Di sisi lain, Komeng menilai aktor-aktor formal demokrasi, dalam hal ini partai politik (parpol) cenderung menempatkan kepentingan rakyat dalam bingkai prosedur demokrasi, bukan sebagai substansi demokrasi.

“Selama ini kita melihat tidak ada advokasi yang cukup terutama oleh parpol terkait kepentingan rakyat, termasuk oleh mereka yang menempatkan posisinya sebagai oposisi,” ujarnya.

Konteks untuk mengisi “ruang kosong” itulah, menurut Komeng, yang akan menjadi batu pijak memperkuat posisi dan peran ProDEM ke depan. Alat ukurnya adalah nilai-nilai keadilan, demokrasi, dan kesejahteraan.

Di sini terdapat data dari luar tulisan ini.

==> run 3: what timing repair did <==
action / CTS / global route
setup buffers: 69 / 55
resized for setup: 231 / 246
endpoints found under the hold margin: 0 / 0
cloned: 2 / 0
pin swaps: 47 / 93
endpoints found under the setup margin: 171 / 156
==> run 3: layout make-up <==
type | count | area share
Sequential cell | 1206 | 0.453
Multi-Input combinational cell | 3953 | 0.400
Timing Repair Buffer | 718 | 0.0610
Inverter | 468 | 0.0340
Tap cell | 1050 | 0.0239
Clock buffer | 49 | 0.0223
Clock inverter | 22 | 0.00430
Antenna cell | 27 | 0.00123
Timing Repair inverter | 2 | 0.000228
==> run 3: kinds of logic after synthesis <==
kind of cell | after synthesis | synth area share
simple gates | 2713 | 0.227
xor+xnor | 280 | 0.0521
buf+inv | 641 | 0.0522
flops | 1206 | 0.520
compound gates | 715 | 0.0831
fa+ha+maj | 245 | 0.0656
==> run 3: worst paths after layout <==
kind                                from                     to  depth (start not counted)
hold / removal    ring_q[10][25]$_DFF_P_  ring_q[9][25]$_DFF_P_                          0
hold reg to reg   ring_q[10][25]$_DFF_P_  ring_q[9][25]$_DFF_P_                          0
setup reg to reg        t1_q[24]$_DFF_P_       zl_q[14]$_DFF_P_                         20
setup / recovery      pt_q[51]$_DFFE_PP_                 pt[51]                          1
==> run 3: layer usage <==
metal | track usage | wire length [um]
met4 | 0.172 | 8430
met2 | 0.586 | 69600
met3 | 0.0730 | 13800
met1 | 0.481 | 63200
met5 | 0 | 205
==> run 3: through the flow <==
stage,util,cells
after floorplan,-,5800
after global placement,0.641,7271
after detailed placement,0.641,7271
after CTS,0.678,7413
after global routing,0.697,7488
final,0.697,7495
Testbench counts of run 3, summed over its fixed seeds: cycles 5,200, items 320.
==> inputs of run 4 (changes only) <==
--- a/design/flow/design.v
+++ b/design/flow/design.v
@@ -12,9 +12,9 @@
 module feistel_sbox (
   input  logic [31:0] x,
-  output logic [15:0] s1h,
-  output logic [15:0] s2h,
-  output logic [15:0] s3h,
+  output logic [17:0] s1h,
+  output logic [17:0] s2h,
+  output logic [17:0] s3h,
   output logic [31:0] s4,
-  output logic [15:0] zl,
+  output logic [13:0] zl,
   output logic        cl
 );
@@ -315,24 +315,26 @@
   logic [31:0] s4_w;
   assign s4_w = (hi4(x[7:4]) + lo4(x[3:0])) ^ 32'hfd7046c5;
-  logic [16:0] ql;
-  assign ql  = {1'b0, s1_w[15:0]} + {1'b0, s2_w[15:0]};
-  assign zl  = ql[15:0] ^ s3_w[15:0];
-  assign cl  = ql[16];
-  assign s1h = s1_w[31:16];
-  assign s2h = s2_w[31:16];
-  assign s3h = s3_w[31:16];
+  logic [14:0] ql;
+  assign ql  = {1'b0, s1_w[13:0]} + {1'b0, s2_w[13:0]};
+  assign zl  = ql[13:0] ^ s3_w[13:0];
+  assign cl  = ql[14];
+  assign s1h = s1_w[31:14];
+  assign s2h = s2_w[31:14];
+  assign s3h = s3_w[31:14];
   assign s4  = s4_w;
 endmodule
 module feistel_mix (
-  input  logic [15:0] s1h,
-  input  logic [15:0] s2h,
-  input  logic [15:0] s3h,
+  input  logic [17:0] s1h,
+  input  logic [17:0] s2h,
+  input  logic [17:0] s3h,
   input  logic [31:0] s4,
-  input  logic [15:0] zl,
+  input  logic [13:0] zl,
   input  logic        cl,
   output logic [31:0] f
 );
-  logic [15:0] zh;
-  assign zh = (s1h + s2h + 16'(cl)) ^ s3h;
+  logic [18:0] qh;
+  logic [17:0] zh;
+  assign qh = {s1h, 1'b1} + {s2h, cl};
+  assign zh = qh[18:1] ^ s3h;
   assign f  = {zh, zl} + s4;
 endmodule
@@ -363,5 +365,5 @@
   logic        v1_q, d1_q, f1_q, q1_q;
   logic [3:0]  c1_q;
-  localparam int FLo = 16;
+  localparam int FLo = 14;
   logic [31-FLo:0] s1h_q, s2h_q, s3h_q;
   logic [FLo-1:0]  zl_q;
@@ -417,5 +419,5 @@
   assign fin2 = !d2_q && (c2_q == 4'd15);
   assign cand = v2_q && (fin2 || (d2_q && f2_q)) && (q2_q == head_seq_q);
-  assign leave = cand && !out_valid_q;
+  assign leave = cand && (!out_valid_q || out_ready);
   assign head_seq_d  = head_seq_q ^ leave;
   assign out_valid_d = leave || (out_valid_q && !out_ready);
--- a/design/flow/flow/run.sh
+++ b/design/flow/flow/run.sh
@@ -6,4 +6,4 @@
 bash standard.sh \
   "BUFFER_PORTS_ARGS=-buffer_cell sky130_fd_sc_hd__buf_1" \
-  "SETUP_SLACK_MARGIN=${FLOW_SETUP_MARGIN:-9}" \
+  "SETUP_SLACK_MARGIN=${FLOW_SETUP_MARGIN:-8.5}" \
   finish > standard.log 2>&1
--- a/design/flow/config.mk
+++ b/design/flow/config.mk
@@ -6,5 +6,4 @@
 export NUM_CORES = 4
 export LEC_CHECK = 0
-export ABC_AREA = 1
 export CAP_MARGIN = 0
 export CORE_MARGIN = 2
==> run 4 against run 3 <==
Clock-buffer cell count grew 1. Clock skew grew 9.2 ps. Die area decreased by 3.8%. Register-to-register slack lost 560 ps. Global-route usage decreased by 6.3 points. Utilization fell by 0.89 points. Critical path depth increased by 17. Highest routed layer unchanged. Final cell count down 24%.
This design comes from an exercise in tuning for small area and a short achievable clock period on the open sky130 flow, not from production work. Power is estimated from default activity; no workload was simulated.

== violet ==
// btb_top
module btb_top (
    input  logic        CLK,
    input  logic        RST,
    input  logic        lookup_en,
    input  logic [31:0] lookup_pc,
    output logic        pred_hit,
    output logic        pred_taken,
    output logic [31:0] pred_target,
    input  logic        update_en,
    input  logic [31:0] update_pc,
    input  logic        update_taken,
    input  logic [31:0] update_target,
    input  logic        update_mispredict,
    input  logic        flush_all,
    output logic [15:0] lookup_count,
    output logic [15:0] mispredict_count
);
Size: roughly 2700 cells after synthesis, ~1000 flip-flops, roughly 170 I/O pins.
==> flow/config.mk <==
export PLATFORM = sky130hd
export DESIGN_NAME = btb_top
export DESIGN_NICKNAME = btb_top
export VERILOG_FILES = /design/flow/design.v
export SDC_FILE = /design/flow/constraint.sdc
export NUM_CORES = 4
export LEC_CHECK = 0
export CAP_MARGIN = 20
export CORE_MARGIN = 2
export CORE_UTILIZATION = 68
export SETUP_SLACK_MARGIN = 2.0
export SLEW_MARGIN = 20
==> flow/constraint.sdc <==
create_clock -name core_clock -period 7.0 [get_ports {CLK}]
set_input_delay 1.4000 -clock core_clock [delete_from_list [all_inputs] [get_ports {CLK}]]
set_output_delay 1.4000 -clock core_clock [all_outputs]
set_load 0.01 [all_outputs]
standard.sh (not shown) runs the stock make flow with config.mk's settings and CLKGATE_MAP_FILE= SYNTH_SCRIPT=/design/flow/synth_recipe.tcl, a recipe that flattens the netlist after the stock synthesis.
==> flow/flow/run.sh <==
#!/bin/bash
bash standard.sh MATCH_CELL_FOOTPRINT=0 finish > standard.log 2>&1
The flow did not stop early for violet: all stages ran, and the layout cleared the timing, DRC and antenna checks.
Inputs modified between violet and maple:
- SETUP_SLACK_MARGIN changed from 2.0 to 3.0
- CORE_UTILIZATION changed from 68 to 55
### Flow results
maple went all the way through the flow, and no timing, DRC or antenna check failed. maple vs violet on share of total power in combinational logic: maple is the higher one. Across both runs, final worst-path setup slack was higher for maple than for violet. The lower count of vias placed by the detailed router of violet and maple is in maple. The delay contributed by the slowest stage of the critical path of maple falls short of that of violet by 0.19 ns. Die area: maple worse than violet. maple against violet: share of post-route cells with drive strength above 1 shows an increase of 3.7 points; summed area of non-filler cells in the final layout went up; global routing met3 resource utilization now sits lower. Shortest period the worst path allows came out lower on maple than on violet.
What lagoon does differently from maple at the input level:
- SETUP_SLACK_MARGIN: 3.0 -> 2.0
- CTS_CLUSTER_SIZE: unset -> 30
- CTS_BUF_LIST: unset -> sky130_fd_sc_hd__clkbuf_8
==> flow/run.sh (new file) <==
#!/bin/bash
# synth_recipe.tcl (not shown) runs the flow's synth.tcl, then flattens the netlist and writes it again
# the make line also repeats each setting of config.mk as NAME=value (left out here)
make -C /OpenROAD-flow-scripts/flow DESIGN_CONFIG=/design/flow/config.mk WORK_HOME=/design/flow/orfs CLKGATE_MAP_FILE= SYNTH_SCRIPT=/design/flow/synth_recipe.tcl finish
removed: flow/flow/run.sh
removed: flow/standard.sh
Results
Compared to maple, lagoon has number of standard cells in the final layout excluding fillers about 1.1% higher.
Final period demand of the worst path for lagoon is higher than for maple.
[compare] base=maple new=lagoon: share of synthesized area occupied by flip-flops and latches held steady, setup slack shrank by 0.047 ns, area of the multi-input gates shrank by 450 um^2.
Setup changes, lagoon to zinc
- CTS_CLUSTER_SIZE no longer set, was 30
- CTS_BUF_LIST no longer set, was sky130_fd_sc_hd__clkbuf_8
- PLACE_DENSITY now 0.8, previously not set
==> flow/flow/run.sh (new file) <==
#!/bin/bash
bash standard.sh MATCH_CELL_FOOTPRINT=0 finish > standard.log 2>&1
==> flow/standard.sh (new file) <==
#!/bin/bash
# synth_recipe.tcl (not shown) runs the flow's synth.tcl, then flattens the netlist and writes it again
# the make line also repeats each setting of config.mk as NAME=value (left out here)
make -C /OpenROAD-flow-scripts/flow DESIGN_CONFIG=/design/flow/config.mk WORK_HOME=/design/flow/orfs CLKGATE_MAP_FILE= SYNTH_SCRIPT=/design/flow/synth_recipe.tcl "${@:-finish}"
removed: flow/run.sh
- All of lagoon and zinc finish clean.
- Higher post-detailed-placement cell area was reported by zinc, not lagoon.
- What lagoon reported for pin count of the biggest net entering global routing has to be multiplied by 0.79 to get the figure for zinc.
- zinc ends up with lower number of inserted filler cells in the final layout than lagoon does.
- The half-perimeter wire length after placement of zinc was inferior to that of lagoon.
- zinc gives more total routing resource utilization after global routing than lagoon did.
- Looking at ratio of final minimum period to clock period across lagoon and zinc, the one that comes out lower is zinc.
- Delta (zinc minus lagoon): combinational cell fraction of total power now smaller; number of antenna violations at the first check in global routing saw a decrease.
Edits applied to the flow inputs when going from zinc to yarrow:
- a deleted PLACE_DENSITY that had been 0.8
==> flow/run.sh (new file) <==
#!/bin/bash
# synth_recipe.tcl (not shown) runs the flow's synth.tcl, then flattens the netlist and writes it again
# the make line also repeats each setting of config.mk as NAME=value (left out here)
make -C /OpenROAD-flow-scripts/flow DESIGN_CONFIG=/design/flow/config.mk WORK_HOME=/design/flow/orfs CLKGATE_MAP_FILE= SYNTH_SCRIPT=/design/flow/synth_recipe.tcl finish
removed: flow/flow/run.sh
removed: flow/standard.sh
--- outcome ---
Of zinc and yarrow, the run reporting the higher met1 capacity usage during global routing was zinc.
Run comparison: zinc launching element of the worst setup path lookup_pc[15]; yarrow launching element of the worst setup path lookup_pc[12]
yarrow vs. zinc: stage delay of the slowest cell on the critical path now larger, detailed-router iteration count before antenna repair comparable, path depth of the worst reg2reg path now smaller, sequential cell area share now smaller, via count now smaller.
Summary of yarrow over zinc: die extent in x level, aggregate routed wire length went down.
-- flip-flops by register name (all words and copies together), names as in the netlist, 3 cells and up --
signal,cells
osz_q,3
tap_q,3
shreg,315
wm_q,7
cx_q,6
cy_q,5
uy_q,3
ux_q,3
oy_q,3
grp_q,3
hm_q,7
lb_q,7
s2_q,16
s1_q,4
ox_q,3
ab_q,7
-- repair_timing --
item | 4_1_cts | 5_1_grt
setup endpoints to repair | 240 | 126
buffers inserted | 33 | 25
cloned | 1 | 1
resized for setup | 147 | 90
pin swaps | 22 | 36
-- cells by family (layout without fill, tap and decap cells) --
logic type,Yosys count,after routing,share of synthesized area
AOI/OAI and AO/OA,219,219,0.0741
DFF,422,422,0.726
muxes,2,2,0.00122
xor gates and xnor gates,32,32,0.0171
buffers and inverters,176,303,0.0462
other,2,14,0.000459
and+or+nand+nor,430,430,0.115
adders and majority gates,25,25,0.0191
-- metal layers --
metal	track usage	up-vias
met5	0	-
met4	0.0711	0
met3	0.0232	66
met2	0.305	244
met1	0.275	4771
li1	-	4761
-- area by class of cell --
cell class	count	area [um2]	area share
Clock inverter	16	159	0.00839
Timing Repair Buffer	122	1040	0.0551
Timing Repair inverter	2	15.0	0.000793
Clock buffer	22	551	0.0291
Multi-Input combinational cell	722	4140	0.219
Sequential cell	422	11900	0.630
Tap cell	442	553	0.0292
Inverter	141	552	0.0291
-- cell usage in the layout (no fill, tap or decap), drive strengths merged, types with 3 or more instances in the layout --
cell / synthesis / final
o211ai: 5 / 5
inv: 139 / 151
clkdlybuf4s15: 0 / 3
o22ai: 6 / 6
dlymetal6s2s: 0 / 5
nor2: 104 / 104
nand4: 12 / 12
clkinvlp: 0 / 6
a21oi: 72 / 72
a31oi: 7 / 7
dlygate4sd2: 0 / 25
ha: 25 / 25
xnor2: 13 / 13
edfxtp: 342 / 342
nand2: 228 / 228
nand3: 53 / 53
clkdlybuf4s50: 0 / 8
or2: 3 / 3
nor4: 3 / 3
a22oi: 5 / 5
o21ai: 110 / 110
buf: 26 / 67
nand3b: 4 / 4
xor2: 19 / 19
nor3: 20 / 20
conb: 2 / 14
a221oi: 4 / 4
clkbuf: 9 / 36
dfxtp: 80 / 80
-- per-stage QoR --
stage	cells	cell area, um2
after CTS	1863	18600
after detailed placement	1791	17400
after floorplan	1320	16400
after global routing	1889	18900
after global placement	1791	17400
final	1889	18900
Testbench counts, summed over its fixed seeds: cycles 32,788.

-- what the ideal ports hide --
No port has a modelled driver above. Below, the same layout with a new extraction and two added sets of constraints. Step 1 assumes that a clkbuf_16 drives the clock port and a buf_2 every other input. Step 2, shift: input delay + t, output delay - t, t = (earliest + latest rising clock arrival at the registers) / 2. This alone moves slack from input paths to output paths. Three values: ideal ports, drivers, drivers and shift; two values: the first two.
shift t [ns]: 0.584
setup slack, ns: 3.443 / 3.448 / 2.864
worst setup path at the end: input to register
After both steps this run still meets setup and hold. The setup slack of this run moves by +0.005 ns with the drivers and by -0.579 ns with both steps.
Background: an optimization exercise with open tools, aiming at small area, a short achievable clock period and few clock cycles per item. Do not read the settings as production practice. Function was checked by simulation only, so behaviour that the tests miss may differ from the original.

==> flow/design.v (outline; a module is shown in full before it is edited, if it fits) <==
// module bcu_muldiv: 33 lines
// module bcu_mulcsa: 4144 lines
// module bcu_kummer: 3547 lines
// module binomial_coefficient_unit: 395 lines
module binomial_coefficient_unit (
  input  logic                            clk_i,
  input  logic                            rst_ni,
  input  logic                            req_valid_i,
  output logic                            req_ready_o,
  input  logic [bcu_pkg::ArgWidth-1:0]    req_total_n_i,
  input  logic [bcu_pkg::ArgWidth-1:0]    req_choose_k_i,
  output logic                            rsp_valid_o,
  input  logic                            rsp_ready_i,
  output logic [bcu_pkg::CoefWidth-1:0]   rsp_coefficient_o,
  output logic [bcu_pkg::StatusWidth-1:0] rsp_status_o
);
  // ...
==> flow/run.sh <==
#!/bin/bash
# synth_recipe.tcl (not shown) runs the flow's synth.tcl, then flattens the netlist and writes it again
# the make line also repeats each setting of config.mk as NAME=value (left out here)
make -C /OpenROAD-flow-scripts/flow DESIGN_CONFIG=/design/flow/config.mk WORK_HOME=/design/flow/orfs CLKGATE_MAP_FILE= SYNTH_SCRIPT=/design/flow/synth_recipe.tcl finish
==> flow/config.mk <==
export PLATFORM = sky130hd
export DESIGN_NAME = binomial_coefficient_unit
export DESIGN_NICKNAME = binomial_coefficient_unit
export VERILOG_FILES = /design/flow/design.v
export SDC_FILE = /design/flow/constraint.sdc
export NUM_CORES = 4
export LEC_CHECK = 0
export ABC_AREA = 1
export CAP_MARGIN = 20
export CORE_MARGIN = 2
export CORE_UTILIZATION = 40
export SETUP_SLACK_MARGIN = 0.8
export SLEW_MARGIN = 20
==> flow/constraint.sdc <==
create_clock -name core_clock -period 7.0 [get_ports {clk_i}]
set_input_delay 1.4000 -clock core_clock [delete_from_list [all_inputs] [get_ports {clk_i}]]
set_output_delay 1.4000 -clock core_clock [all_outputs]
set_load 0.01 [all_outputs]
==> summary.txt, run 1 <==
* Initial DRC Count at 3629
* Synth area leader: ha_1
* Antenna Cells at 2
* Fin nets at 6569
* Fraction of area in clock buffers and inverters at between 1 and 1.5%
* Design Area, Final at roughly 43000 sq um
* Maxcap violations at 0
* Slew HR at 39.0%
* Setup crit end: fs_q[10]
* Area-dominant class: multi-input gates
* Hold Startpoint: nblg_q[2]
* Top post-synthesis cells by area: ha_1 12%, nand2_1 12%, fa_1 11%
* Slew @ Worst Pin at 0.909 ns
* DP Area at 40200 sq um
* Top cell type's share of synthesized area at 12.4%
* M1 wire length at 59000 um
* Port Buffer Count at 87
* Non-Clock Buffer Count at roughly 390
* Mean area per synthesized cell at about 6.4 sq um
* CTS tree: done
* Worst Path Max Fanout at 7
* CP Launch Type: flop
* Largest net degree at the start of global routing at 55
* Most common cell in the netlist: nand2_1
* Status: no timing/DRC/antenna violations
* Setup_tns at 0 ns
* Seq cells post-synth at around 160
* Sequential cells at approximately 160
* Drt pass-1 iters at 8
* CORE AREA at 91800 sq um
* Hold depth at 2
Testbench counts, summed over its fixed seeds: cycles 5,261, requests 1,280.
==> inputs of run 2 (changes only) <==
--- a/flow/config.mk
+++ b/flow/config.mk
@@ -11,3 +11,3 @@
 export CORE_UTILIZATION = 40
-export SETUP_SLACK_MARGIN = 0.8
+export SETUP_SLACK_MARGIN = 1.0
 export SLEW_MARGIN = 20
==> run 2 against run 1 <==
- still clean on timing, DRC and antenna
- first-iteration DRC count fell by 0.91%
- count of clock-buffer cells in the layout fell by 1
- clock skew fell by 0.0035 ns
- highest routed layer unchanged
==> summary.txt, run 2 <==
* Status: no timing/DRC/antenna violations
* Fin nets at 6563 (-0.091%)
* Drt pass-1 iters at 6 (-2)
* Initial DRC Count at 3596 (-0.91%)
* Slew HR at 45.4% (+6.4 points)
* Final min period at 6.18 ns
* Fin cells at 7228
* CP Data Required Time at around 7.4 ns
* Asr flop ratio synth at 1.90%
* Drc violations at 0
* Max reg flops at 64
* DIE HEIGHT at 309 um
* Most frequent cells in the layout: 1116 x nand2_1, 830 x inv_1, 470 x nor2_1
* CORE AREA at 91800 sq um (unchanged)
* Post-Syn Area at 37200 sq um
* Vias at 40300
* Crit Path Class: flop to flop
* Worst-Skew Late Latency at 0.51 ns
* Largest net degree at the start of global routing at 56 (+1.8%)
* Worst Path Max Fanout at 9 (+2)
* Yosys cell types at 68
* Total grt overflow at 0
* Cells after DPL at ~7000
* Initial core utilization at 40.5%
* Slew @ Worst Pin at 0.820 ns (-0.0892 ns)
* EDFF count, synth at 45
* Max Fclk at approximately 160 MHz
* Post-CTS Hold Fix Bufs at 0
* Post-synth net total at 6392
* I/O pin cnt at a little under 90
* Row count at 111
* Final hold viol count at 0
* Setup_tns at 0 ns (unchanged)
* H-tree levels at 4
* Most frequent cells after synthesis: 1179 x nand2_1, 863 x inv_1, 521 x nor2_1
* Synth area leader: ha_1
* Area grow syn2layout at 15.5%
* Slowest-stage cell, CP: fa_1
* Unrepaired setup endpoints after global routing: true
* Worst hold path type: flop to flop
* GRT Util Overall at 28.0%
* Initial antenna violation count at 5
* Global-route wire length before repair at between 200000 and 250000 um
* YS warnings at 7
* Most frequent cell on the critical path: nand2_1
* Worst-path clk slew at 0.08 ns
* Post-route clock period utilization at between 80 and 90%
* CTS root buf: clkbuf_16
* Vias in the first global route at 38500
* Endpoints failing setup at 0
* Port Buffer Count at 87 (unchanged)
* Post-route setup slack at 0.817 ns
* Seq/Total Area, Yosys at 9.77%
* Max incr delay on CP at between 0.5 and 0.6 ns
* Pins Over Slew Limit at 0
* Clock Tree Buf Depth at 2
* Die area at ~95000 sq um
* Post-DR wirelength/cell at 18.8 um
* Multi-input gate area at 30200 sq um
* Maxcap violations at 0 (unchanged)
* DP Wirelength at 104000 um
* Pre-CTS worst setup slack at ~0.32 ns
* Top post-synthesis cells by area: ha_1 12%, nand2_1 12%, fa_1 11%
* Post-Route WL at 136000 um
* Main synth FF type: dfxtp_1
* CP Launch Type: flop
* CTS tree: done
* Final antenna-violating net count at 0
* Most common cell after layout, fill and taps aside: nand2_1
* Most common cell in the netlist: nand2_1
* Cell count after synthesis at 5799
* Seq cells post-synth at 158 (unchanged)
* Skew final at between 0.015 and 0.02 ns
* Worst EP arrival at 6.58 ns
* Sequential cell area at 3650 sq um
* Top reg by flops: coef_q
* Crit end category: flop
* Total clock buffers created by CTS at 17
* Top cell type's share of synthesized area at 12.4% (unchanged)
* RePlAce Congestion at 0.987
* Biggest registers after layout: coef_q x64, nblg_q x10, pm_q x10
* Fill cell count at between 9000 and 10000
* CTS Sinks at around 160
* Die width at 309 um
* Fraction of layout cells with a size suffix above 1 at 12.9%
* Vias/cell at 5.58
* Mean area per synthesized cell at 6.41 sq um (unchanged)
==> run 2: kinds of logic (layout without fill, tap and decap cells) <==
kind of cell	after synthesis	in the layout	share of synthesized area (%)
simple gates	2310	2310	26.9
xor+xnor	353	353	8.32
other cells	0	2	0
compound gates	1221	1221	19.1
flops	158	158	9.77
buf+inv	1177	1361	12.3
mux	7	7	0.195
fa+ha+maj	573	573	23.4
==> run 2: layout make-up <==
type	instances	area share [%]
antenna	2	0.0117
sequential	158	8.50
multi-input combinational	4464	70.3
tap	1243	3.62
inverter	946	8.41
timing repair buffer	383	7.75
clock inverter	15	0.385
clock buffer	17	0.991
==> run 2: worst paths after layout <==
| path | depth (start not counted) | start | slack [ns] | to |
|---|---|---|---|---|
| max | 43 | n_q[4] | 0.82 | fs_q[10] |
| min | 2 | nblg_q[0] | 0.46 | nblg_q[0] |
| max reg2reg | 43 | n_q[4] | 0.82 | fs_q[10] |
| min reg2reg | 2 | nblg_q[0] | 0.46 | nblg_q[0] |
| max in group asynchronous | 1 | rst_ni | 5.62 | state_q[2] |
| min in group asynchronous | 1 | rst_ni | 1.14 | state_q[0] |
==> run 2: per-stage QoR <==
stage	hold slack (ns)	utilization (%)	instance area (sq um)
3_3_place_gp	0.441	43.5	39900
3_5_place_dp	0.443	43.5	39900
4_1_cts	0.462	45.2	41500
2_1_floorplan	0.421	-	37200
6_report	0.463	46.7	42900
5_1_grt	0.489	46.7	42900
==> run 2: worst max-delay path: cells and delay by family, from the launching register on <==
family | cells | cell delay [ns]
adders and majority gates | 10 | 2.53
AOI/OAI and AO/OA | 3 | 0.31
buffers and inverters | 5 | 0.43
DFF | 1 | 0.47
muxes | 1 | 0.19
and+or+nand+nor | 23 | 1.98
xor gates and xnor gates | 1 | 0.16
==> run 2: routing by layer <==
metal	global-route usage, %	wire length [um]
met5	0	0
met4	10.3	5060
met3	3.76	9630
met2	46.3	62100
met1	37.1	58800
==> run 2: timing repair <==
item	CTS	global route
gates cloned	1	2
pin swaps	44	77
gates resized for setup	140	289
setup endpoints to repair	66	70
buffers inserted	66	54

-- separate check: timing with driven ports --
The results above use ideal ports. As a check the final layouts listed here were re-extracted and re-timed, cells and wires unchanged.
Step 1 assumes that a clkbuf_16 drives the clock port and a buf_2 every other input.
Step 2 moves the port delays by t, midway between the first and last clock arrival at a register: inputs arrive t later, outputs are due t later. That takes back most of the time a late clock gives input paths.
Three values: no drivers, after step 1, after step 2; two values: the first two.
run	t, ns	setup WS [ns]	worst setup path at the end	worst register clock-pin slew, ns	worst data-port slew with drivers (ns)
run 1	0.575	0.750 / 0.750 / 0.511	input to register	0.09 / 0.09	0.09
run 2	0.573	0.817 / 0.817 / 0.817	register to register	0.08 / 0.08	0.09
After both steps setup and hold are still met in every run listed. The setup slack of run 1, which loses most, moves by 0.000 ns with the drivers and by -0.239 ns with both steps.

“Kita masih menghadapi persoalan ketidakadilan ekonomi, lemahnya posisi masyarakat, penegakkan hukum yang lemah, serta sejumlah sengkarut persoalan di semua lini kehidupan masyarakat. Kita selalu yakin bahwa nilai-nilai perjuangan Prodem selalu relevan untuk mengatasi persoalan-persoalan itu,” tambahnya.

Oleh karena itu, lanjut Komeng, ProDEM secara organisatoris akan akan tetap berhadapan dengan kekuasaan yang ada di semua tingkatan, selama kinerja dan watak kekuasaan tersebut tidak sejalan dengan nilai-nilai perjuangan ProDEM.

“Marwah perjuangan ProDEM secara organisasi tidak menyisakan ruang kompromi dengan kekuasaan secara personal, maupun dengan kepentingan personal-personal dalam internal organisasi, sekalipun mereka dekat atau jadi bagian dari kekuasaan itu,” tandas Komeng.

Sementara itu, Rosiana Simanjuntak selaku Ketua Panitia Pelaksana Kongres ProDEM ke-VI 2016 mengatakan, pelaksanaan kongres nanti merupakan amanat Kongres V ProDEM sebelumnya di Bandung.

Menurut Rosi, sejauh ini persiapan teknis Kongres sudah 80% untuk mengakomodir kepentingan ratusan peserta kongres yang akan hadir dari berbagai daerah di seluruh Indonesia.

“Kongres ini diharapkan jadi momentum untuk memperkuat jejaring aktivis ProDEM yang telah terbangun sejak masa rezim otoriter Orde Baru,” tandas Rosi.